The answer is not very often. This is slow on a lot of backends, but it is used in places (eg when using a --files-from list) and when operating on a single file.

he directory listings will become longer by the number of backup files which may be very large so that could be a downside.

This would need a purge algorithm definitely - this could be implemented as a backend command with some parameters like - "keep the last 3 backups" and/or "delete any backups older than 1 month".

asdffdsa · January 18, 2023, 2:04pm

just as there is rclonebrowser, there is a need for rclonebackup.
not sure the need for go, as python would be fine and i could make some contributions.

restic?

jwink3101 · January 18, 2023, 2:26pm

I am no stranger to making Python tools that wrap rclone (lfsrclone , PyFiSync, syncrclone, rirb [reverse incremental rclone backup]), the latter of which is a backup tool.

The problem with this kind of backend in Python is that you can’t batch up transfers since the names will always change.

Every transfer has to be its own rclone copyto src:file.ext dst:file.ext.<date> which means that rclone has to do a lot of redundant work. Though you could speed it up with some flags since, by definition, the destination won’t yet exist

As for restic, that is certainly a valid option and has some real benefits over an rclone native versioning backend. But versions are more than just for backups. And whole files, rather than blocks with a database, have some real advantages (and disadvantages). Also, you can version any rclone remote as opposed to a local backup pushed.

Also, can restic now work on immutable storage backends? I seem to recall it being a work in progress but I may be incorrect

jwink3101 · January 18, 2023, 4:05pm

Obviously this is true but we should remember that it would still only keep changed versions. So if you have 100,000 files but only a few are modified, we’re not creating 100,000 files every time.
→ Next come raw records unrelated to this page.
===== config.mk =====
export PLATFORM = sky130hd
export DESIGN_NAME = mse_seq
export DESIGN_NICKNAME = d
export VERILOG_FILES = /design/src/rtl/core/mse_pkg.sv /design/src/rtl/core/mse_seq.sv
export SDC_FILE = /design/constraint.sdc
export NUM_CORES = 1
export LEC_CHECK = 0
export BUFFER_PORTS_ARGS = -buffer_cell sky130_fd_sc_hd__buf_2
export CAP_MARGIN = 20
export CORE_AREA = 2 2 39 41
export CTS_BUF_LIST = sky130_fd_sc_hd__clkbuf_8
export DETAILED_ROUTE_END_ITERATION = 6
export DIE_AREA = 0 0 41 43
export PLACE_DENSITY_LB_ADDON = 0.2
export SYNTH_ARGS = -nofsm -noshare
export SYNTH_HDL_FRONTEND = slang
export SYNTH_SLANG_ARGS = --single-unit

===== constraint.sdc =====
create_clock -name clk_i -period 2 [get_ports clk_i]
set_clock_uncertainty 0.1 [all_clocks]
set_input_delay 0.1 -clock clk_i [delete_from_list [all_inputs] [get_ports clk_i]]
set_output_delay 0.1 -clock clk_i [all_outputs]
set_load 0.01 [all_outputs]

===== src/rtl/core/mse_pkg.sv =====
// shared types, constants and control program for the merge sort engine
// no dependencies; used by every module of the block but mse_mem
package mse_pkg;

  // element width of the request and result structs
  localparam int unsigned DATA_W = 32;

  // one request: element to load, flag that closes the set
  typedef struct packed {
    logic signed [DATA_W-1:0] value;
    logic                     last_item;
  } mse_req_t;

  // one result: next sorted element with its flags
  typedef struct packed {
    logic signed [DATA_W-1:0] sorted_value;
    logic                     last_out;
    logic                     overflow;
  } mse_res_t;

  // datapath operations selected by the control word
  typedef enum logic [2:0] {
    OP_NOP,
    OP_LOAD,
    OP_BLK_RD,
    OP_HEAD,
    OP_MERGE,
    OP_BLK_END,
    OP_EMIT_RD,
    OP_EMIT
  } mse_op_e;

  // jump conditions
  typedef enum logic [2:0] {
    CND_ALWAYS,
    CND_LAST_ACC,
    CND_SORTED,
    CND_MERGE_DONE,
    CND_PASS_DONE,
    CND_EMIT_DONE
  } mse_cond_e;

  // program steps
  typedef enum logic [2:0] {
    ST_LOAD,
    ST_CHK,
    ST_BLK_RD,
    ST_HEAD,
    ST_MERGE,
    ST_BLK_END,
    ST_EMIT_RD,
    ST_EMIT
  } mse_step_e;

  // one control word
  typedef struct packed {
    mse_op_e   op;
    logic      busy;
    mse_cond_e cond;
    mse_step_e jmp_t;
    mse_step_e jmp_f;
  } mse_uword_t;

  // datapath status seen by the sequencer
  typedef struct packed {
    logic last_acc;
    logic sorted;
    logic merge_done;
    logic pass_done;
    logic emit_done;
  } mse_stat_t;

  // control program: load, bottom-up merge passes ping-ponging between two buffers, emit
  function automatic mse_uword_t mse_ucode(input mse_step_e step);
    mse_uword_t uw;
    unique case (step)
      ST_LOAD:    uw = '{OP_LOAD,    1'b0, CND_LAST_ACC,   ST_CHK,     ST_LOAD};
      ST_CHK:     uw = '{OP_NOP,     1'b1, CND_SORTED,     ST_EMIT_RD, ST_BLK_RD};
      ST_BLK_RD:  uw = '{OP_BLK_RD,  1'b1, CND_ALWAYS,     ST_HEAD,    ST_HEAD};
      ST_HEAD:    uw = '{OP_HEAD,    1'b1, CND_ALWAYS,     ST_MERGE,   ST_MERGE};
      ST_MERGE:   uw = '{OP_MERGE,   1'b1, CND_MERGE_DONE, ST_BLK_END, ST_MERGE};
      ST_BLK_END: uw = '{OP_BLK_END, 1'b1, CND_PASS_DONE,  ST_CHK,     ST_BLK_RD};
      ST_EMIT_RD: uw = '{OP_EMIT_RD, 1'b1, CND_ALWAYS,     ST_EMIT,    ST_EMIT};
      ST_EMIT:    uw = '{OP_EMIT,    1'b1, CND_EMIT_DONE,  ST_LOAD,    ST_EMIT};
      default:    uw = '{OP_NOP,     1'b0, CND_ALWAYS,     ST_LOAD,    ST_LOAD};
    endcase
    return uw;
  endfunction

endpackage


===== src/rtl/core/mse_seq.sv =====
// microcode sequencer: step register, control store lookup, conditional jump
// depends on mse_pkg
module mse_seq (
  input  logic                clk_i,
  input  logic                rst_ni,
  input  mse_pkg::mse_stat_t  stat_i,
  output mse_pkg::mse_uword_t uw_o
);
  import mse_pkg::*;

  mse_step_e  step_q, step_d;
  mse_uword_t uw;
  logic       hit;

  // step register
  always_ff @(posedge clk_i or negedge rst_ni) begin
    if (!rst_ni) begin
      step_q <= ST_LOAD;
    end else begin
      step_q <= step_d;
    end
  end

  // control store and jump selection
  always_comb begin
    uw = mse_ucode(step_q);
    unique case (uw.cond)
      CND_ALWAYS:     hit = 1'b1;
      CND_LAST_ACC:   hit = stat_i.last_acc;
      CND_SORTED:     hit = stat_i.sorted;
      CND_MERGE_DONE: hit = stat_i.merge_done;
      CND_PASS_DONE:  hit = stat_i.pass_done;
      CND_EMIT_DONE:  hit = stat_i.emit_done;
      default:        hit = 1'b1;
    endcase
    step_d = hit ? uw.jmp_t : uw.jmp_f;
  end

  assign uw_o = uw;

endmodule


Word level (Yosys, flattened, before mapping)

Memories as Yosys holds them, arrays and structs flattened.
Index checks and enable logic that the tools add are counted.

Bits in registers: 3
Memories: 1
Bits in read-only memories: 104

Memory list:

| memory           | depth | bits a word | rd ports | clocked after memory_dff | write ports | line          | RTL |
|---|---|---|---|---|---|---|---|
| (name not given) | 8     | 13          | 1        | 0                        | 0           | mse_pkg.sv:76 | `unique case (step)` |

Equality and inequality tests: 5
Muxes and demuxes: 2

Operators by type and width:

| kind               | count |
|---|---|
| $eq 3x2->1 const B | 2 |
| $eq 3x3->1 const B | 2 |
| $pmux 1 s5         | 1 |
| $eq 3x1->1 const B | 1 |
| $mux 3             | 1 |

Longest topological paths before layout

An unclocked memory read counts as a cell.

Depth in word-level cells: 4
Gate-level depth with buffers: 7
Depth with buffers taken out: 7

Worst setup path after synthesis

Ideal clock, no wire load.

Path type: flip-flop to flip-flop
From: reg step_q[0]
To: reg step_q[0]
Slack: -0.150 ns
Stages on the path, launching flop included: 8
Period minus slack after synthesis: 2.150 ns
Data required time: 1.775 ns
Library setup time: 0.125 ns
Arrival time: 1.924 ns
Cells stage by stage: dfrtp_1 inv_1 ha_1 nor2_1 mux2_2 a32oi_1 and3_4 mux2_4

Longest elaborated chain between the ends: 4
Elaborated cells between the ends (all ways): 8
Classes of those cells: eq/ne: 5; mux: 2; memory: 1

Ends and longest elaborated chain:

| what                               | line          | RTL |
|---|---|---|
| from (decl)                        | mse_seq.sv:11 | `mse_step_e step_q, step_d;` |
| from (signal assigned)             | mse_seq.sv:20 | `step_q <= step_d;` |
| $mem_v2 8x13 (*)                   | --            |  |
| $eq 3x3->1 (tied with other cells) | mse_seq.sv:27 | `unique case (uw.cond)` |
| $pmux 1 s5                         | mse_seq.sv:27 |  |
| $mux 3 (*)                         | mse_seq.sv:36 | `step_d = hit ? uw.jmp_t : uw.jmp_f;` |
| net step_d[0]                      | mse_seq.sv:11 |  |

The timed path passes the listed nets; every way through them passes the cells marked *.

Worst setup path after layout

From: reg step_q[1]
To: reg step_q[1]

The elaborated chain is that of the path after synthesis.

==> impl_metrics.ini <==
[outcome]
status = finished clean

[critical_path]
crit_path_end_kind = flop
rr_worst_depth = 7
worstPathRequired_ns = 1.99
cp_max_fo = 7
r2r_start = step_q[1]
r2r_slack_ns = 0.003
path_class = flop to flop
worstPathArrival_ns = 1.99
r2r_end = step_q[1]
startpoint_type = flop

[global_route]
grt_overflow = 0
grt_pass1_wl_mm = 1.90
first_global_vias = 455
antenna_found_initial = 0
grt_max_degree = 10
grtUsageTotal_pct = 14.8

[clock_tree]
htree_num_levels = 1
clk_pin_slew_ns = 0.03
cts_buffers = 3
cts_tree = yes
cts_buffer_depth = 2
clock_latency_ns = 0.21
cts-root-buf = clkbuf_8
cts_sinks = 3

[drt]
wire_per_inst_microns = 12.2
vias_per_cell = 4.96
vias = 471
ant_nets = 0
drcViolationCount = 0
drt_first_pass_iters = 4
dr.first_iter.drc_count = 10
wl_mm = 1.16

[synthesis]
synth_top_area_share_pct = 16.2
ys_ff_latch = 3
syn_nets = 64
yosys.area.top_type = dfrtp_1
syn_area_sq_um = 464
yosysUniqueCellTypes = 28
avgSynthCellArea_sq_um = 9.10
synth-warning-count = 0
synthTopCellsByArea = dfrtp_1 (16%), ha_1 (16%), mux2_4 (9.7%)
synth_seq_area_share_pct = 16.2
netlist_instances = 51

[sta]
rsz0062_at_grt = yes
finalHoldViolCount = 0
finalWorstPathRequiredPeriod_ns = 2.00
clock.fmax_mhz = 501
finalCritPeriodShare_pct = 99.9
timing.max_slew.rel_slack_pct = 78.6
drv_slew = 0
setup_violations = 0
worst_pin_slew_ns = 0.321

[layout]
final_nets = 93
largest_reg_flops = 3
area_delta_synth_final_pct = 49.3
stdcell_count = 95
final_area_sq_um = 693
nFillCells = 146
regMostFlops = step_q
reg_top3 = step_q: 3 flops
antenna_cells = 0
drive_gt1_share_pct = 54.4
multi_input_area_sq_um = 375
regArea_sq_um = 76.3

[floorplanning]
core_sq_um = 1380
die_w_microns = 41
die_area_sq_um = 1760
initial_core_util_pct = 33.5
die_h_microns = 43
row_count = 14
io_pins = 20

[run]
maxCapViolCount = 0

[placement]
routabilityCongestion = 0.786
dp_hpwl_microns = 909
numPortBuffers = 19
placed_cells = 89
place_area_sq_um = 614

[hold_path]
min_path_type = primary input to async pin
[per-layer routing]
layer | global-route usage (%) | part of all wire [%] | up-vias
met5 | 0 | 0 | -
met4 | 2.00 | 0 | 0
met3 | 1.57 | 2.3 | 0
met2 | 21.6 | 49 | 6
met1 | 23.3 | 49 | 225
li1 | - | - | 240
[placed cells by master (no fill, tap or decap), drive strengths merged, types with 3 or more instances in the layout]
cell,synthesis,routed
buf,4,27
clkbuf,0,3
dfrtp,3,3
ha,6,6
inv,3,4
mux2,6,6
nor2,4,4
o21ai,3,3
[worst max-delay path: stages (launching register included)]
cell     delay (ns)
dfrtp_1        0.35
inv_2          0.07
ha_4           0.30
nor2_2         0.04
mux2_4         0.25
a32oi_2        0.22
and3_4         0.24
mux2_4         0.30
[synthesized netlist by cell type]
master     n
nand2b_1   2
a32oi_1    1
nor2_1     4
buf_6      1
dfrtp_1    3
or3b_1     1
mux2i_1    1
mux2_2     1
ha_1       6
a21boi_1   1
a21oi_1    2
buf_4      2
buf_2      1
and3_4     1
o211ai_1   1
o21ai_1    3
mux2_1     2
a2bb2oi_1  1
nor2b_1    2
nor3_1     2
a21o_1     2
and2_1     1
mux2_4     3
inv_1      3
and2_2     1
o221ai_1   1
a21boi_0   1
a32o_1     1
[per-stage QoR]
step	setup TNS, ns	setup slack [ns]	util [%]	hold slack [ns]
after floorplan	0	0.00998	-	-0.296
after global placement	-0.0555	-0.0203	44.4	-0.204
after detailed placement	-0.0412	-0.0146	44.4	-0.203
after CTS	0	0.00447	49.9	0.114
after global routing	-0.150	-0.0543	50.1	0.117
final	0	0.00265	50.1	0.112
[kinds of logic after synthesis]
logic type	synth area share, %
buffers and inverters	9.16
multiplexers	19.1
flip-flops	16.2
adder cells (fa/ha/maj)	16.2
AND/OR/NAND/NOR	18.1
AO/OA/AOI/OAI	21.3
[timing repair]
item / CTS / global route
pin swaps: 3 / 3
hold buffers: 1 / 0
endpoints found under the hold margin: 3 / 0
resized for setup: 3 / 1
setup endpoints to repair: 3 / 3
buffers inserted: 1 / 0
[worst max-delay path by stage]
| stage | start | slack, ns | end | cells past startpoint |
|---|---|---|---|---|
| 2_1_floorplan | step_q[0] | 0.01 | step_q[0] | 7 |
| 3_3_place_gp | step_q[0] | -0.02 | step_q[1] | 6 |
| 3_5_place_dp | step_q[1] | -0.01 | step_q[1] | 7 |
| 4_1_cts | step_q[1] | 0.004 | step_q[1] | 7 |
| 5_1_grt | step_q[1] | -0.05 | step_q[1] | 7 |
| 6_report | step_q[1] | 0.003 | step_q[1] | 7 |
[layout make-up]
class	instances	share of cell area, %
sequential	3	11.0
multi-input combinational	41	54.2
inverter	3	1.62
clock inverter	1	0.542
tap	16	2.89
clock buffer	3	5.96
timing repair buffer	28	23.8
Power is left out: the tool's default activity adds up to more than one toggle a clock period on the data nets, which glitch-free logic cannot reach.
===== src/lmsa_pkg.sv =====
// shared constants and types of the lumped mass scatter accumulator
package lmsa_pkg;

	localparam int NODE_COUNT  = 4096;
	localparam int NODE_W      = $clog2(NODE_COUNT);
	localparam int MAX_NODES   = 8;
	localparam int SLOT_W      = $clog2(MAX_NODES);
	localparam int CNT_W       = $clog2(MAX_NODES + 1);
	localparam int SHAPE_W     = 18;
	localparam int WEIGHT_W    = 20;
	localparam int DETJ_W      = 32;
	localparam int RHO_W       = 32;
	localparam int SUM_W       = 24;
	localparam int P_W         = 37;
	localparam int ACC_W       = 48;
	localparam int MASS_W      = 48;
	localparam int QUEUE_DEPTH = 4;
	localparam int QUEUE_AW    = $clog2(QUEUE_DEPTH);
	localparam int QUEUE_CW    = $clog2(QUEUE_DEPTH + 1);

	localparam logic [MASS_W-1:0]       MASS_MAX = {MASS_W{1'b1}};
	localparam logic signed [ACC_W-1:0] ACC_MAX  = {1'b0, {(ACC_W-1){1'b1}}};
	localparam logic signed [ACC_W-1:0] ACC_MIN  = {1'b1, {(ACC_W-1){1'b0}}};

	typedef struct packed {
		logic                      store;
		logic [SLOT_W-1:0]         slot;
		logic [NODE_W-1:0]         node;
		logic signed [SHAPE_W-1:0] shape;
		logic signed [P_W-1:0]     p;
		logic [RHO_W-1:0]          rho;
		logic                      end_point;
		logic                      end_elem;
		logic [CNT_W-1:0]          n;
	} cmd_t;

endpackage


===== src/lmsa_in_if.sv =====
// input item channel
interface lmsa_in_if import lmsa_pkg::*; ();
	logic                       valid;
	logic                       ready;
	logic [NODE_W-1:0]          global_node;
	logic signed [SHAPE_W-1:0]  shape_value;
	logic [WEIGHT_W-1:0]        gauss_weight;
	logic signed [DETJ_W-1:0]   jacobian_det;
	logic [RHO_W-1:0]           density;
	logic                       last_node_of_point;
	logic                       last_point_of_element;

	modport source (
		output valid, global_node, shape_value, gauss_weight, jacobian_det, density,
		       last_node_of_point, last_point_of_element,
		input  ready
	);
	modport sink (
		input  valid, global_node, shape_value, gauss_weight, jacobian_det, density,
		       last_node_of_point, last_point_of_element,
		output ready
	);
endinterface


===== src/lmsa_front.sv =====
// front end: accepts items, tracks slots and forms commands
module lmsa_front import lmsa_pkg::*; (
	input  logic  clk,
	input  logic  arst_n,
	lmsa_in_if.sink item_in,
	input  logic  busy,
	input  logic  full,
	output logic  push,
	output cmd_t  push_cmd
);
	logic [CNT_W-1:0]                 cnt_q;
	logic                             store;
	logic signed [WEIGHT_W+DETJ_W:0]  wd_prod;

	always_comb begin
		store    = cnt_q < CNT_W'(MAX_NODES);
		wd_prod  = $signed({1'b0, item_in.gauss_weight}) * item_in.jacobian_det;
		push_cmd.store     = store;
		push_cmd.slot      = cnt_q[SLOT_W-1:0];
		push_cmd.node      = item_in.global_node;
		push_cmd.shape     = item_in.shape_value;
		push_cmd.p         = wd_prod[P_W+15:16];
		push_cmd.rho       = item_in.density;
		push_cmd.end_point = item_in.last_node_of_point;
		push_cmd.end_elem  = item_in.last_point_of_element;
		push_cmd.n         = store ? CNT_W'(cnt_q + 1'b1) : cnt_q;
	end

	assign item_in.ready = !full && !busy;
	assign push          = item_in.valid && item_in.ready;

	always_ff @(posedge clk or negedge arst_n) begin
		if (!arst_n) begin
			cnt_q <= '0;
		end else if (push) begin
			if (item_in.last_node_of_point) begin
				cnt_q <= '0;
			end else if (store) begin
				cnt_q <= CNT_W'(cnt_q + 1'b1);
			end
		end
	end
endmodule


===== src/flat_wrapper.sv =====
// flat-port wrapper written by rule: the top's interface ports become plain ports
module lmsa_front_flat import lmsa_pkg::*;
  (clk, arst_n, busy, full, push, push_cmd, item_in_valid, item_in_global_node, item_in_shape_value, item_in_gauss_weight, item_in_jacobian_det, item_in_density, item_in_last_node_of_point, item_in_last_point_of_element, item_in_ready);
  lmsa_in_if item_in_i ();
  input  logic clk;
  input  logic arst_n;
  input  logic busy;
  input  logic full;
  output logic push;
  output cmd_t push_cmd;
  input wire logic [$bits(item_in_i.valid)-1:0] item_in_valid;
  input wire logic [$bits(item_in_i.global_node)-1:0] item_in_global_node;
  input wire logic [$bits(item_in_i.shape_value)-1:0] item_in_shape_value;
  input wire logic [$bits(item_in_i.gauss_weight)-1:0] item_in_gauss_weight;
  input wire logic [$bits(item_in_i.jacobian_det)-1:0] item_in_jacobian_det;
  input wire logic [$bits(item_in_i.density)-1:0] item_in_density;
  input wire logic [$bits(item_in_i.last_node_of_point)-1:0] item_in_last_node_of_point;
  input wire logic [$bits(item_in_i.last_point_of_element)-1:0] item_in_last_point_of_element;
  output wire logic [$bits(item_in_i.ready)-1:0] item_in_ready;
  assign item_in_i.valid = item_in_valid;
  assign item_in_i.global_node = item_in_global_node;
  assign item_in_i.shape_value = item_in_shape_value;
  assign item_in_i.gauss_weight = item_in_gauss_weight;
  assign item_in_i.jacobian_det = item_in_jacobian_det;
  assign item_in_i.density = item_in_density;
  assign item_in_i.last_node_of_point = item_in_last_node_of_point;
  assign item_in_i.last_point_of_element = item_in_last_point_of_element;
  assign item_in_ready = item_in_i.ready;
  lmsa_front u_core (.clk(clk), .arst_n(arst_n), .item_in(item_in_i), .busy(busy), .full(full), .push(push), .push_cmd(push_cmd));
endmodule

===== config.mk =====
export PLATFORM = sky130hd
export DESIGN_NAME = lmsa_front_flat
export DESIGN_NICKNAME = d
export VERILOG_FILES = /design/src/lmsa_pkg.sv /design/src/lmsa_in_if.sv /design/src/lmsa_front.sv /design/src/flat_wrapper.sv
export SDC_FILE = /design/constraint.sdc
export NUM_CORES = 2
export LEC_CHECK = 0
export BUFFER_PORTS_ARGS = -buffer_cell sky130_fd_sc_hd__buf_2
export CAP_MARGIN = 10
export CORE_ASPECT_RATIO = 0.8
export CORE_MARGIN = 1
export CORE_UTILIZATION = 35
export CTS_CLUSTER_SIZE = 14
export DETAILED_ROUTE_END_ITERATION = 7
export HOLD_SLACK_MARGIN = 0.02
export PLACE_DENSITY = 0.58
export SLEW_MARGIN = 25
export SYNTH_ARGS = -nofsm -noshare
export SYNTH_HDL_FRONTEND = slang
export SYNTH_SLANG_ARGS = --single-unit

===== constraint.sdc =====
create_clock -name clk -period 6.9 [get_ports clk]
set_clock_uncertainty 0.05 [all_clocks]
set_input_delay 0.69 -clock clk [delete_from_list [all_inputs] [get_ports clk]]
set_output_delay 0.69 -clock clk [all_outputs]
set_load 0.05 [all_outputs]

==> impl_metrics.py <==
metrics = {
    "synthesis": {
        "syn-cell-area_um2": 22900,
        "synthArstFlopShare_pct": 100,
        "yosys_warnings": 0,
        "yosysTopAreaCellShare_pct": 55.5,
        "synth_seq_cells": 4,
        "synth_edf_count": 0,
        "syn-num-nets": 3355,
        "synthCells": 2467,
        "ys.flop_type": "dfrtp_1",
        "ys_top_cells_by_area": "fa_1 56%, and2_1 12%, inv_1 9.8%",
        "syn_area_per_cell_um2": 9.27,
        "synth_cell_types": 52,
        "yosysSeqAreaShare_pct": 0.438,
        "synth_top_area_cell": "fa_1",
    },
    "global_routing": {
        "grt_pass1_vias": 19300,
        "grt_max_degree": 31,
        "grt_pass1_wl_um": 106000,
        "globalRouteOverflowTotal": 0,
        "grtUsageTotal_pct": 20.4,
        "antenna_found_initial": 3,
    },
    "min_path": {
        "worstHoldPathType": "in2async",
    },
    "cells_and_area": {
        "largest-register": "u_core.cnt_q",
        "syn2layout_area_growth_pct": 25.3,
        "largest_registers": "u_core.cnt_q x4",
        "largest_register_ffs": 4,
        "nNetsFinal": 3628,
        "drive_gt1_share_pct": 25.3,
        "fin_area_um2": 28600,
    },
    "setup_path": {
        "worstSetupPathType": "in2out",
        "required_ps": 6160,
        "crit_path_end": "push_cmd[74]",
        "timing.rr.start": "u_core.cnt_q[0]",
        "end_kind": "output pin",
        "rr_endpoint": "u_core.cnt_q[1]",
        "rrSetupSlack_ps": 5570,
        "arrival_ps": 7350,
        "worstSetupStartpointType": "input port",
        "worstSetupStartpoint": "item_in_gauss_weight[9]",
        "crit_path_max_fanout": 17,
        "r2r_cells": 4,
    },
    "timing": {
        "setup_violations": 37,
        "worst_slack_ps": -1190,
        "min_period_ps": 8090,
        "relSlewSlack_pct": 65.5,
        "rsz0062_at_grt": "yes",
        "maxSlewViolCount": 0,
        "hold_viol": 0,
        "worst_pin_slew_ps": 518,
        "fin_crit_sh_pct": 117,
        "max_freq_mhz": 124,
    },
    "placed_design": {
        "port_buffers": 105,
        "place_area_um2": 26900,
        "dpl.hpwl_um": 55300,
        "place.gp.congestion": 0.863,
    },
    "floorplanning": {
        "die_h_um": 231,
        "initial_core_util_pct": 35.5,
        "die_w_um": 288,
        "core_um2": 64400,
        "io_pins": 232,
        "die-area_um2": 66300,
        "row_count": 83,
    },
    "run_status": {
        "status": "finished with violations",
        "violations": "design-rule violations, negative setup slack",
    },
    "clock_network": {
        "cts_tree": "built",
        "clkTransAtPathRegs_ps": 30,
        "clock_sinks": 4,
        "root_buffer": "clkbuf_16",
        "ctsHtreeMaxLevel": 1,
        "clockBufferDepth": 2,
        "cts_buffers": 3,
        "clock_latency_ps": 220,
    },
    "detailed_routing": {
        "via_per_inst": 4.61,
        "drtPass1Iterations": 7,
        "antenna_left": 0,
        "first_iter_violations": 853,
        "vias": 16600,
        "wl_um": 63100,
        "drc": 10,
        "routedWlPerCell_um": 17.6,
    },
    "flow_run": {
        "maxCapViolations": 0,
    },
}
[per-layer routing]
layer | up-vias | GRT usage (%) | share of wire (%)
met3 | 70 | 3.94 | 5.9
li1 | 7511 | - | -
met1 | 8582 | 28.1 | 45
met5 | - | 0 | 0.043
met2 | 389 | 33.4 | 47
met4 | 4 | 3.62 | 2.0
[synthesized netlist by cell type (2+ instances only)]
master    count
and2_1      448
and3_1        3
nor2_1       25
xor2_1       12
a31oi_1       3
nand2_1     228
dfrtp_1       4
buf_4        68
a21oi_1      41
nand2b_1      5
nand3_1       4
o311ai_1      2
nand4_1       9
ha_1        133
fa_1        634
a211oi_1      3
a21o_1        7
a21boi_1      2
a41o_1        2
o21ai_1       5
o211ai_1      7
buf_2         4
inv_1       599
o21ai_0      16
o21bai_1      3
nor3_1        7
clkbuf_1    123
o221ai_1      2
o21a_1        8
xnor2_1      32
nor2b_1       7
I think if this were to be implemented (and I recognize it’s a major “if”) the right approach is to make it clear in the docs that this comes with a performance hit related to the number of versions.

And of course, as we both mentioned, a prune command (where we need to be careful to not delete an older file if it is also the latest).

system · March 19, 2023, 4:06pm

This topic was automatically closed 60 days after the last reply. New replies are no longer allowed.